We are amazed at the influx of past conflict veterans who enter the VA system only in their later years, mostly because of their distrust upon returning home. The two families above received VA care in the past, albeit minimal (hearing aid batteries, for example), and deserve and have earned VA care at the end of their lives.  We have no idea what will transpire out of today's hearings and subsequent investigations, but we do know that if people are uncaring, aren't held accountable, and the system isn't changed from the inside out, these stories will continue to be told, and the shameful treatment of our veterans will continue.

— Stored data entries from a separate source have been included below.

$ cat src/rtl/presettable_counter.sv
module presettable_counter
   import pcnt_pkg::*;
#(
   parameter int unsigned CNT_W     = 4,
   parameter bit          DECADE    = 1'b0,
   parameter bit          ASYNC_CLR = 1'b1
) (
   input  logic             clk,
   input  logic             clr_n,
   input  logic             load_n,
   input  logic             cnt_en,
   input  logic             chain_en,
   input  logic [CNT_W-1:0] din,
   output logic [CNT_W-1:0] q,
   output logic             carry
);
   generate
      if (CNT_W < 2) begin : g_bad_width
         $error("presettable_counter: CNT_W must be at least 2");
      end
      if (DECADE && CNT_W != 4) begin : g_bad_decade
         $error("presettable_counter: decade mode needs CNT_W of 4");
      end
   endgenerate

   pcnt_op_e         op;
   logic [CNT_W-1:0] nxt;
   logic [CNT_W-1:0] cur;

   pcnt_ctrl u_ctrl (
      .load_n   (load_n),
      .cnt_en   (cnt_en),
      .chain_en (chain_en),
      .op       (op)
   );

   pcnt_next #(.CNT_W(CNT_W), .DECADE(DECADE)) u_next (
      .op  (op),
      .cur (cur),
      .din (din),
      .nxt (nxt)
   );

   pcnt_state #(.CNT_W(CNT_W), .ASYNC_CLR(ASYNC_CLR)) u_state (
      .clk   (clk),
      .clr_n (clr_n),
      .nxt   (nxt),
      .cur   (cur)
   );

   pcnt_carry #(.CNT_W(CNT_W), .DECADE(DECADE)) u_carry (
      .cur      (cur),
      .chain_en (chain_en),
      .carry    (carry)
   );

   assign q = cur;
endmodule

Please say prayers today for our oldest veterans among us going through these immense challenges, and that those whose job it is to help them actually do it.  Quickly.  Efficiently.  And, with care.

The VeteranCaregiver Team

Friday, April 4, 2014

Simple Pleasures

Greetings!

If you woke up today mentally listing all the things you needed to do, to be, and to complete, you are not alone.  It seems that many if not most people are straining to shoehorn “one more thing” into an already hectic schedule.  Years ago when multi-tasking was a key phrase, it seemed that instead of achieving more, it meant each task was done less well than if a focus was given to singular tasks. Not quite the outcome you were trying to achieve!

Today can be more pleasurable if you accept small glimpses of joy or recognize the small gifts along the way.  A fresh view can make an enormous difference in your perspective, and we can all use the peace in small moments.

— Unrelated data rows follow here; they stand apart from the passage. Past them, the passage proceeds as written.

**src/rtl/auth_rd_pkg.sv**
```systemverilog
package auth_rd_pkg;

  // Decode phase of one chip-select window
  typedef enum logic [1:0] {
    PH_LEAD   = 2'd0,  // opcode and dummy bits still arriving
    PH_STREAM = 2'd1,  // response bits are being launched
    PH_MUTE   = 2'd2   // opcode not ours, stay off the line
  } rd_phase_e;

endpackage

```
**src/rtl/auth_rd_pin_sync.sv**
```systemverilog
module auth_rd_pin_sync #(
  parameter int STAGES = 2
) (
  input  logic clk,
  input  logic rst_n,
  input  logic sclk_i,
  input  logic cs_n_i,
  input  logic mosi_i,
  output logic sel_o,
  output logic rise_o,
  output logic fall_o,
  output logic mosi_o
);

  // One extra stage on the clock gives the previous level for edge detect
  logic [STAGES:0]   sclk_q;
  logic [STAGES-1:0] cs_q;
  logic [STAGES-1:0] mosi_q;

  always_ff @(posedge clk or negedge rst_n) begin
    if (!rst_n) begin
      sclk_q <= '0;
      cs_q   <= '1;
      mosi_q <= '0;
    end else begin
      sclk_q <= {sclk_q[STAGES-1:0], sclk_i};
      cs_q   <= {cs_q[STAGES-2:0], cs_n_i};
      mosi_q <= {mosi_q[STAGES-2:0], mosi_i};
    end
  end

  assign rise_o = sclk_q[STAGES-1] & ~sclk_q[STAGES];
  assign fall_o = ~sclk_q[STAGES-1] & sclk_q[STAGES];
  assign sel_o  = ~cs_q[STAGES-1];
  assign mosi_o = mosi_q[STAGES-1];

endmodule

```
**src/rtl/auth_rd_lead_decoder.sv**
```systemverilog
module auth_rd_lead_decoder
  import auth_rd_pkg::*;
#(
  parameter int             OP_W      = 8,
  parameter logic [OP_W-1:0] OPCODE   = 8'h96,
  parameter int             LEAD_BITS = 16,
  parameter int             CNT_W     = 5
) (
  input  logic             clk,
  input  logic             rst_n,
  input  logic             sel_i,
  input  logic             rise_i,
  input  logic             fall_i,
  input  logic             mosi_i,
  output logic [CNT_W-1:0] rise_cnt_o,
  output logic             op_hit_o,
  output logic             launch_o,
  output logic             shift_o
);

  logic [CNT_W-1:0] cnt_q;
  logic [OP_W-1:0]  op_q;
  rd_phase_e        ph_q;

  assign rise_cnt_o = cnt_q;
  assign op_hit_o   = (cnt_q >= CNT_W'(OP_W)) && (op_q == OPCODE);
  // The first falling edge after the last lead bit launches status bit 7
  assign launch_o   = (ph_q == PH_LEAD) && fall_i &&
                      (cnt_q == CNT_W'(LEAD_BITS)) && op_hit_o;
  assign shift_o    = (ph_q == PH_STREAM) && fall_i;

  always_ff @(posedge clk or negedge rst_n) begin
    if (!rst_n) begin
      cnt_q <= '0;
      op_q  <= '0;
      ph_q  <= PH_LEAD;
    end else if (!sel_i) begin
      cnt_q <= '0;
      op_q  <= '0;
      ph_q  <= PH_LEAD;
    end else begin
      if (rise_i && (cnt_q != CNT_W'(LEAD_BITS)))
        cnt_q <= cnt_q + 1'b1;
      if (rise_i && (cnt_q < CNT_W'(OP_W)))
        op_q <= {op_q[OP_W-2:0], mosi_i};
      if (launch_o)
        ph_q <= PH_STREAM;
      else if ((ph_q == PH_LEAD) && (cnt_q >= CNT_W'(OP_W)) && !op_hit_o)
        ph_q <= PH_MUTE;
    end
  end

endmodule

```
**src/rtl/auth_rd_resp_shifter.sv**
```systemverilog
module auth_rd_resp_shifter #(
  parameter int STAT_W   = 8,
  parameter int TAG_W    = 96,
  parameter int CTR_W    = 32,
  parameter int SIG_W    = 256,
  parameter int BUSY_BIT = 0
) (
  input  logic              clk,
  input  logic              rst_n,
  input  logic              sel_i,
  input  logic              launch_i,
  input  logic              shift_i,
  input  logic [STAT_W-1:0] status_i,
  input  logic [TAG_W-1:0]  tag_i,
  input  logic [CTR_W-1:0]  ctr_i,
  input  logic [SIG_W-1:0]  sig_i,
  output logic              bit_o,
  output logic              drive_o,
  output logic              busy_o
);

  localparam int PAY_W = STAT_W + TAG_W + CTR_W + SIG_W;

  logic [PAY_W-1:0] frame_q;
  logic             drive_q;
  logic             busy_q;

  always_ff @(posedge clk or negedge rst_n) begin
    if (!rst_n) begin
      frame_q <= '0;
      drive_q <= 1'b0;
      busy_q  <= 1'b0;
    end else if (!sel_i) begin
      frame_q <= '0;
      drive_q <= 1'b0;
      busy_q  <= 1'b0;
    end else if (launch_i) begin
      frame_q <= {status_i, tag_i, ctr_i, sig_i};
      drive_q <= 1'b1;
      busy_q  <= status_i[BUSY_BIT];
    end else if (shift_i) begin
      if (busy_q)
        // Busy: the status byte circulates in the top of the frame
        frame_q[PAY_W-1 -: STAT_W] <= {frame_q[PAY_W-2 -: STAT_W-1],
                                       frame_q[PAY_W-1]};
      else
        // Ready: plain shift, zeros follow the payload
        frame_q <= {frame_q[PAY_W-2:0], 1'b0};
    end
  end

  assign bit_o   = frame_q[PAY_W-1];
  assign drive_o = drive_q;
  assign busy_o  = busy_q;

endmodule

```
**src/rtl/auth_status_readout.sv**
```systemverilog
module auth_status_readout #(
  parameter logic [7:0] OPCODE      = 8'h96,
  parameter int         DUMMY_BYTES = 1,
  parameter int         STAT_W      = 8,
  parameter int         TAG_W       = 96,
  parameter int         CTR_W       = 32,
  parameter int         SIG_W       = 256,
  parameter int         BUSY_BIT    = 0,
  parameter int         SYNC_STAGES = 2
) (
  input  logic              clk,
  input  logic              rst_n,
  input  logic              spi_sclk,
  input  logic              spi_cs_n,
  input  logic              spi_mosi,
  input  logic [STAT_W-1:0] rsp_status,
  input  logic [TAG_W-1:0]  rsp_tag,
  input  logic [CTR_W-1:0]  rsp_ctr,
  input  logic [SIG_W-1:0]  rsp_sig,
  output logic              spi_miso,
  output logic              spi_miso_en
);

  localparam int OP_W      = 8;
  localparam int LEAD_BITS = OP_W * (1 + DUMMY_BYTES);
  localparam int CNT_W     = $clog2(LEAD_BITS + 1);

  logic             sel;
  logic             rise;
  logic             fall;
  logic             mosi_s;
  logic [CNT_W-1:0] rise_cnt;
  logic             op_hit;
  logic             launch;
  logic             shift;
  logic             frame_bit;
  logic             drive;
  logic             busy;

  auth_rd_pin_sync #(
    .STAGES (SYNC_STAGES)
  ) u_sync (
    .clk    (clk),
    .rst_n  (rst_n),
    .sclk_i (spi_sclk),
    .cs_n_i (spi_cs_n),
    .mosi_i (spi_mosi),
    .sel_o  (sel),
    .rise_o (rise),
    .fall_o (fall),
    .mosi_o (mosi_s)
  );

  auth_rd_lead_decoder #(
    .OP_W      (OP_W),
    .OPCODE    (OPCODE),
    .LEAD_BITS (LEAD_BITS),
    .CNT_W     (CNT_W)
  ) u_dec (
    .clk        (clk),
    .rst_n      (rst_n),
    .sel_i      (sel),
    .rise_i     (rise),
    .fall_i     (fall),
    .mosi_i     (mosi_s),
    .rise_cnt_o (rise_cnt),
    .op_hit_o   (op_hit),
    .launch_o   (launch),
    .shift_o    (shift)
  );

  auth_rd_resp_shifter #(
    .STAT_W   (STAT_W),
    .TAG_W    (TAG_W),
    .CTR_W    (CTR_W),
    .SIG_W    (SIG_W),
    .BUSY_BIT (BUSY_BIT)
  ) u_shf (
    .clk      (clk),
    .rst_n    (rst_n),
    .sel_i    (sel),
    .launch_i (launch),
    .shift_i  (shift),
    .status_i (rsp_status),
    .tag_i    (rsp_tag),
    .ctr_i    (rsp_ctr),
    .sig_i    (rsp_sig),
    .bit_o    (frame_bit),
    .drive_o  (drive),
    .busy_o   (busy)
  );

  // Raw chip select gates the pad so release does not wait on the synchronizer
  assign spi_miso_en = drive & ~spi_cs_n;
  assign spi_miso    = spi_miso_en & frame_bit;

endmodule

```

What are your simple pleasures?  If you’re fortunate, today can provide a simple pleasure for each of your five senses. Open your mind and consider these examples:

Sight: blooming trees, tulips, bird nests, crazy squirrels, flags whipping in the breeze, smiles given and received, someone who lets you into the merging lane first, the gorgeous view you drive by seen with different eyes, a shared grin.

Hearing: chortling song of birds and scurry through the underbrush, sound of children playing, the laugh of a loved one, a compliment given or received, the gift of music, silence, or city bustle, or crashing waves or a meandering creek.

Smell:  clean, line-dried laundry, a great meal cookie, or the waft of the scent of coffee, chocolate, bacon, hyacinths, the sea, perfume that evokes a fond memory, baby shampoo, Grandad’s pipe, or an outdoor fire pit.

Taste:  your favorite cookie, ice cream, fruit, childhood Rice Krispies treats, s’mores, tall glass of sweet tea, the tart of a lemon twist, the zing of sea salt in caramel, comfort food, burgers on the grill, popcorn, barbeque, savory and sweet.

Touch:  fresh sheets, cozy towels, your favorite T-shirt, the softness of a sweater, the swish of fringe, the coat of your pet, the walking-by-touch that shows you care, a warm hug, and the feel of your child trustingly taking your hand. 

Trust that each day will provide gifts of simple pleasure, if you take the time to notice.  Today is a gift; enjoy it!

Linda Kreter & the VeteranCaregiver Team


Monday, February 17, 2014

Caregiver Peer Support - In Person...

Greetings,


We apologize for not writing yet in 2014; it has been a very busy year so far.  More postings soon, but for now, one important, recurring point.

Online caregiver peer support is great, but if it's possible for you, we suggest setting up an in-person caregiver meeting in your community. If you choose, include family caregiver supporters too.  It's up to you.


There's something about looking someone in the eye who understands, and nothing replaces a hug.  Pick a place, set a time, and whoever shows up - you can visit, talk, debate, and share.  If no one shows that day, give yourself the gift of quiet time.  We highly recommend it.


Caregivers and those who support them are exceptional people. In 2014, give yourself the gift of meeting other caregivers beyond the Internet. It's a very old Barbra Streisand song, but "People, people who need people are the luckiest people of all!"  Reach out and grow your in-person network through your community organizations, your churches, and your civic organizations.


Your heart and head will thank you.


 Linda Kreter and the VeteranCaregiver Support Team.